Other trends might include pickling and preserving; did you know good probiotics come from that? I think it’s coming back around. You’re seeing it more and more with our local chefs. The Fermentation Festival was a sold-out event. Fast casual but with healthy food is another trend I see here in San Diego.

Not only are you the executive chef at one successful restaurant, you head the kitchen right next door as well! Tell us how that came to be and what it’s like manning two kitchens.
I came in after the restaurants were pretty much established and marketed, but I helped clarify the vision that was set. I’m not native to San Diego. Trish, our owner and resident farmer, educated me a lot on the community and the agriculture here. The credit for the success of our restaurant is due to our team’s great collaboration.
Together we have raised the bar on sustainability and really taken our approach on ethical farming to another level. As you can probably tell, we are very involved in the slow food movement; I help the owner with her farming and gardening- most of the produce we use in the restaurants. I’m proud to be part of this team; we take a stand for what we do and believe in.

©FeeneyBryant Photography
©FeeneyBryant Photography

What is your claim to fame?
I think I am known in the chef community as the “sassy/sweet-rocker-chick-chef” with lots of different talents; cheese making, bread making, baking, pastries/desserts – you name it, I love to do it all. If you haven’t had my bacon jam yet, that might just be my claim to fame.

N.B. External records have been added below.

==> src/source/regReadPkg.sv <==
`default_nettype none

package regReadPkg;

  localparam int PhysRegs    = 64;
  localparam int ArchRegs    = 32;  // tags below this hold committed state after reset
  localparam int DataWidth   = 32;
  localparam int Checkpoints = 4;

  typedef logic [$clog2(PhysRegs)-1:0]    physTagT;
  typedef logic [DataWidth-1:0]           dataT;
  typedef logic [$clog2(Checkpoints)-1:0] ckptIdT;

  // instruction as it leaves the issue queue
  typedef struct packed {
    logic                   valid;
    logic [Checkpoints-1:0] branchMask;  // one bit per unresolved branch it depends on
    physTagT                src1Tag;
    physTagT                src2Tag;
    physTagT                destTag;
    logic [7:0]             opcode;
    logic [15:0]            immediate;
  } issuePktT;

  typedef struct packed {
    logic    valid;
    physTagT tag;
    dataT    data;
  } bypassPktT;

  typedef struct packed {
    physTagT src1Tag;
    physTagT src2Tag;
  } readReqT;

  typedef struct packed {
    dataT data1;
    dataT data2;
  } readDataT;

  typedef struct packed {
    logic    valid;
    physTagT tag;
  } unmapReqT;

  typedef struct packed {
    logic    valid;
    physTagT tag;
  } wakeupT;

  typedef struct packed {
    logic   valid;
    ckptIdT ckptId;
  } squashT;

  // issue packet with both operands attached
  typedef struct packed {
    logic                   valid;
    logic [Checkpoints-1:0] branchMask;
    physTagT                src1Tag;
    physTagT                src2Tag;
    physTagT                destTag;
    logic [7:0]             opcode;
    logic [15:0]            immediate;
    dataT                   data1;
    dataT                   data2;
  } outPktT;

endpackage

`default_nettype wire

==> src/source/issueFilter.sv <==
`default_nettype none

module issueFilter #(
  parameter int NumLanes = 4
) (
  input  regReadPkg::issuePktT [NumLanes-1:0] issuePkt_i,
  input  regReadPkg::squashT                  squash_i,
  output regReadPkg::issuePktT [NumLanes-1:0] filtered_o,
  output regReadPkg::readReqT  [NumLanes-1:0] readReq_o
);

  logic [NumLanes-1:0] squashHit;  // lane sits behind the mispredicted branch

  // a lane dies when it was issued under the checkpoint that just mispredicted
  always_comb begin
    for (int l = 0; l < NumLanes; l++) begin
      squashHit[l] = squash_i.valid && issuePkt_i[l].branchMask[squash_i.ckptId];
    end
  end

  always_comb begin
    for (int l = 0; l < NumLanes; l++) begin
      filtered_o[l]       = issuePkt_i[l];
      filtered_o[l].valid = issuePkt_i[l].valid && !squashHit[l];
    end
  end

  // the register file is read for every lane, squashed or not
  always_comb begin
    for (int l = 0; l < NumLanes; l++) begin
      readReq_o[l].src1Tag = issuePkt_i[l].src1Tag;
      readReq_o[l].src2Tag = issuePkt_i[l].src2Tag;
    end
  end

endmodule

`default_nettype wire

What is your leadership philosophy?
I would never give you a task, if it wasn’t something I couldn’t do myself. I tell my staff, if you aren’t happy – you shouldn’t be doing it; If you don’t love it, don’t touch it. Love and acceptance is the only thing this planet wants and needs to flourish and grow.

Is there anything you refuse to eat or anything you only eat if you cook it yourself?
Well, I happen to be a vegetarian – though I do taste everything I cook. I refuse to eat fast food and processed food. F**k no.

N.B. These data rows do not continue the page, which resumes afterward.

### config.mk
export PLATFORM = sky130hd
export DESIGN_NAME = regReadyTable
export DESIGN_NICKNAME = d
export VERILOG_FILES = /design/src/source/regReadPkg.sv /design/src/source/regReadyTable.sv
export SDC_FILE = /design/constraint.sdc
export NUM_CORES = 1
export LEC_CHECK = 0
export BUFFER_PORTS_ARGS = -buffer_cell sky130_fd_sc_hd__buf_2
export CORE_MARGIN = 1
export CORE_UTILIZATION = 45
export CTS_CLUSTER_SIZE = 14
export DETAILED_ROUTE_END_ITERATION = 7
export PLACE_DENSITY = 0.75
export SYNTH_ARGS = -nofsm -noshare
export SYNTH_HDL_FRONTEND = slang
export SYNTH_SLANG_ARGS = --single-unit
export TNS_END_PERCENT = 100
### constraint.sdc
create_clock -name clk -period 1.6 [get_ports clk]
set_input_delay 0.32 -clock clk [delete_from_list [all_inputs] [get_ports clk]]
set_output_delay 0.32 -clock clk [all_outputs]
set_load 0.05 [all_outputs]
### src/source/regReadPkg.sv
`default_nettype none

package regReadPkg;

  localparam int PhysRegs    = 64;
  localparam int ArchRegs    = 32;  // tags below this hold committed state after reset
  localparam int DataWidth   = 32;
  localparam int Checkpoints = 4;

  typedef logic [$clog2(PhysRegs)-1:0]    physTagT;
  typedef logic [DataWidth-1:0]           dataT;
  typedef logic [$clog2(Checkpoints)-1:0] ckptIdT;

  // instruction as it leaves the issue queue
  typedef struct packed {
    logic                   valid;
    logic [Checkpoints-1:0] branchMask;  // one bit per unresolved branch it depends on
    physTagT                src1Tag;
    physTagT                src2Tag;
    physTagT                destTag;
    logic [7:0]             opcode;
    logic [15:0]            immediate;
  } issuePktT;

  typedef struct packed {
    logic    valid;
    physTagT tag;
    dataT    data;
  } bypassPktT;

  typedef struct packed {
    physTagT src1Tag;
    physTagT src2Tag;
  } readReqT;

  typedef struct packed {
    dataT data1;
    dataT data2;
  } readDataT;

  typedef struct packed {
    logic    valid;
    physTagT tag;
  } unmapReqT;

  typedef struct packed {
    logic    valid;
    physTagT tag;
  } wakeupT;

  typedef struct packed {
    logic   valid;
    ckptIdT ckptId;
  } squashT;

  // issue packet with both operands attached
  typedef struct packed {
    logic                   valid;
    logic [Checkpoints-1:0] branchMask;
    physTagT                src1Tag;
    physTagT                src2Tag;
    physTagT                destTag;
    logic [7:0]             opcode;
    logic [15:0]            immediate;
    dataT                   data1;
    dataT                   data2;
  } outPktT;

endpackage

`default_nettype wire

### src/source/regReadyTable.sv
`default_nettype none

module regReadyTable #(
  parameter int NumLanes = 4
) (
  input  wire                                     clk,
  input  wire                                     rstN_i,
  input  wire                                     exception_i,
  input  regReadPkg::unmapReqT [NumLanes-1:0]     unmap_i,
  input  regReadPkg::wakeupT   [NumLanes-1:0]     wakeup_i,
  output logic [regReadPkg::PhysRegs-1:0]         phyRegRdy_o
);

  localparam int PhysRegs = regReadPkg::PhysRegs;
  localparam int ArchRegs = regReadPkg::ArchRegs;

  // architectural mappings start out ready, the free pool starts not ready
  localparam logic [PhysRegs-1:0] ResetPattern =
    {{(PhysRegs - ArchRegs){1'b0}}, {ArchRegs{1'b1}}};

  logic [PhysRegs-1:0] rdyQ;
  logic [PhysRegs-1:0] rdyNext;

  always_comb begin
    rdyNext = rdyQ;
    for (int l = 0; l < NumLanes; l++) begin
      if (unmap_i[l].valid) begin
        rdyNext[unmap_i[l].tag] = 1'b0;
      end
    end
    // applied second, so a result for a freshly unmapped tag still counts
    for (int l = 0; l < NumLanes; l++) begin
      if (wakeup_i[l].valid) begin
        rdyNext[wakeup_i[l].tag] = 1'b1;
      end
    end
  end

  always_ff @(posedge clk) begin
    if (!rstN_i || exception_i) begin
      rdyQ <= ResetPattern;
    end else begin
      rdyQ <= rdyNext;
    end
  end

  assign phyRegRdy_o = rdyQ;

endmodule

`default_nettype wire

==> results.sh <==
export IMPL_vias=8180
export IMPL_mappedNetlistNets=832
export IMPL_total_power_mw=4.572
export IMPL_start_kind="register"
export IMPL_synthesis_instances=773
export IMPL_cts_htree_levels=3
export IMPL_clock_tree_from_tritoncts="done"
export IMPL_place_gp_congestion=0.9858
export IMPL_pin_count=123
export IMPL_area_growth_syn_to_layout_pct=33.75
export IMPL_yosys_area_share_adder=0
export IMPL_power_density_cell_area_nw_per_um2=584.8
export IMPL_cp_max_fo=2
export IMPL_maxCapViolations=0
export IMPL_ir_worst_vdd_uv=450.4
export IMPL_cp_max_delay_cell="dfxtp_1"
export IMPL_largest_reg_flops=64
export IMPL_worstSetupEndpointType="output pin"
export IMPL_relSlewSlack=0.6165
export IMPL_detail_route_wirelength_um=26480
export IMPL_drcViolationCount=0
export IMPL_cp_cell_sequence="buf_2"
export IMPL_clockPowerShare=0.381
export IMPL_numCtsBuffers=9
export IMPL_synth_seq_area_share=0.2192
export IMPL_diodes=0
export IMPL_worst_setup_hold_path_clk_slew_ns=0.05
export IMPL_final_util=0.6196
export IMPL_avgViaCountPerCell=7.125
export IMPL_synth_mux_area_frac=0
export IMPL_number_of_buffers_inserted_to_repair_setup_after_cts=0
export IMPL_dr_wl_met3_um=3470
export IMPL_criticalPathCategory="register to output pin"
export IMPL_post_synth_instance_area_um2=5846
export IMPL_dp_cells=1133
export IMPL_grt_pass1_vias=7191
export IMPL_synth_simple_gate_area_frac=0.3393
export IMPL_synth_top_family_by_area="compound AO/OA/AOI/OAI gates"
export IMPL_critical_path_n_buffers_inverters=1
export IMPL_grt_first_pass_wirelength_um=39680
export IMPL_synth_lib_cells_used_distinct=41
export IMPL_syn_mean_instance_area_um2=7.562
export IMPL_finalClockSkew_ns=0
export IMPL_ys_async_sr_fraction=0
export IMPL_worst_slack_ns=0.2408
export IMPL_floorplan_initialDensity=0.4632
export IMPL_fp_row_count=41
export IMPL_min_path_type="register to register"
export IMPL_per_cell_routed_wire_length_um=23.06
export IMPL_placed_area_um2=7564
export IMPL_final_period_utilization=0.8495
export IMPL_outcome="finished, final reports clean"
export IMPL_die_area_um2=13450
export IMPL_synth_yosys_warnings=0
export IMPL_antenna_violating_nets_post_route=0
export IMPL_design_final_nets=1031
export IMPL_synthDominantAreaCellType="dfxtp_1"
export IMPL_dp_worst_setup_slack_ns=-0.05330
export IMPL_yosys_most_used_dff="dfxtp_1"
export IMPL_cts_hold_fix_buffers=0
export IMPL_power_switching_share=0.3175
export IMPL_port_buffer_count=122
export IMPL_post_cts_resized_instances=0
export IMPL_die_width_um=116.0
export IMPL_dieHeight_um=116.0
export IMPL_maxUsedRoutingLayer="met4"
export IMPL_grt_overflow_total=0
export IMPL_netlist_area_leader_share=0.2192
export IMPL_total_track_usage=0.3874
export IMPL_grt_max_degree=33
export IMPL_timing_final_crit_period_ns=1.359
export IMPL_synth_edff_count=0
export IMPL_worst_slew_pin_transition_ns=0.5672
export IMPL_slew_viol_final=0
export IMPL_place_hpwl_um=19870
export IMPL_worstSkewPairLatency_ns=0.34
export IMPL_power_switching_mw=1.452
export IMPL_cts_buffer_depth=2
export IMPL_power_share_combinational=0.264
export IMPL_most_common_cell_in_the_netlist="o22ai_1"
export IMPL_met2_wire_length_um=11100
export IMPL_post_synth_xor_area_fraction=0
export IMPL_setup_viol=0
export IMPL_critical_path_arrival_ns=1.04
export IMPL_final_design_area_no_fill_um2=7819
export IMPL_postSynthRegisterBits=64
export IMPL_core_area_um2=12620
export IMPL_drive_gt1_frac=0.3248
export IMPL_final_instance_count_excl_fill=1148
export IMPL_post_synth_main_area_contributors="dfxtp_1 (22%), o22ai_1 (18%), a22oi_1 (5.9%)"
export IMPL_static_leakage_power_nw=2.850
export IMPL_synth_compound_area_share=0.3630
export IMPL_required_ns=1.28
export IMPL_fill_cells=1149
export IMPL_seqPwrFrac=0.355
export IMPL_regToRegSetupSlack_ns=0.54
export IMPL_max_stage_delay_ns=0.40
export IMPL_clkSinkCount=64
export IMPL_synth_commonest_cells="o22ai_1 (168), dfxtp_1 (64), clkbuf_1 (57), a22oi_1 (46), o21ai_0 (45)"
export IMPL_timing_critical_path_max_delay_family="flip-flops"
export IMPL_antenna_found_initial=0
export IMPL_cts_root_buffer_cell="clkbuf_16"
export IMPL_grt_setup_unrepaired="false"
export IMPL_internal_power_contribution_mw=3.121
export IMPL_dr_first_iter_drc_count=1457
export IMPL_hold_violations=0
export IMPL_drt_pre_antenna_iters=6
export IMPL_fmax_mhz=735.7
export IMPL_wl_met1_um=10370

If you could eat one thing for the rest of your life, what would it be?
Peanut butter and donuts. Maple donuts. Od fashioned donuts. Wait- my vegan nachos are insanely good. Breakfast/pancakes. I love eggs, toast and coffee with a big slab of butter. Chocolate. I can’t choose just one?! I could go on forever…

©FeeneyBryant Photography
©FeeneyBryant Photography

If you could change one thing about the food industry, what would it be?
I would change the education and teaching of ethical consumerism and sustainability in schools. People’s buying habits and consumerism won’t change until they are educated.

What is on your kitchen tool / machinery wish list?
No, need for fancy tools, I have everything I need. I make resourceful use of what I have.

What are some local famers & purveyors in your area that you recommend?
Tommy Gomes of Catalina Offshore Products, Jack Ford of TAJ FarmsVesper WinesSuzie’s Farm

If you could go back in time, what would you tell yourself at the beginning of your career?
Have patience and be willing to make mistakes.Travel more. Never say ‘no’ to an opportunity, just say ‘yes’ and try everything. When you get older, your flexibility kind of goes away.

©FeeneyBryant Photography
©FeeneyBryant Photography

What is your culinary career “best case scenario”?
Everyone buys local and supports local farmers, fishermen and ranchers.

Name one chef we should be on the lookout for in the future.
There are so many I admire. This one is tough.  Chris Kobayashi – chef/ owner of Artisan in Paso Robles and Alex Martin of Crush Catering in Paso Robles.

How did you find Chef’s Roll and what urged you to join?
Frans van der Lee (President and co-founder of Chef’s Roll) lives in Mission Hills near our restaurants and he often comes in to support us.

What’s next for you?
To keep my sanity! So much is ahead of us as far as education. I hope to keep learning from my colleagues, vendors, guests and friends. The sky is the limit; the future is open and there is a lot to be done.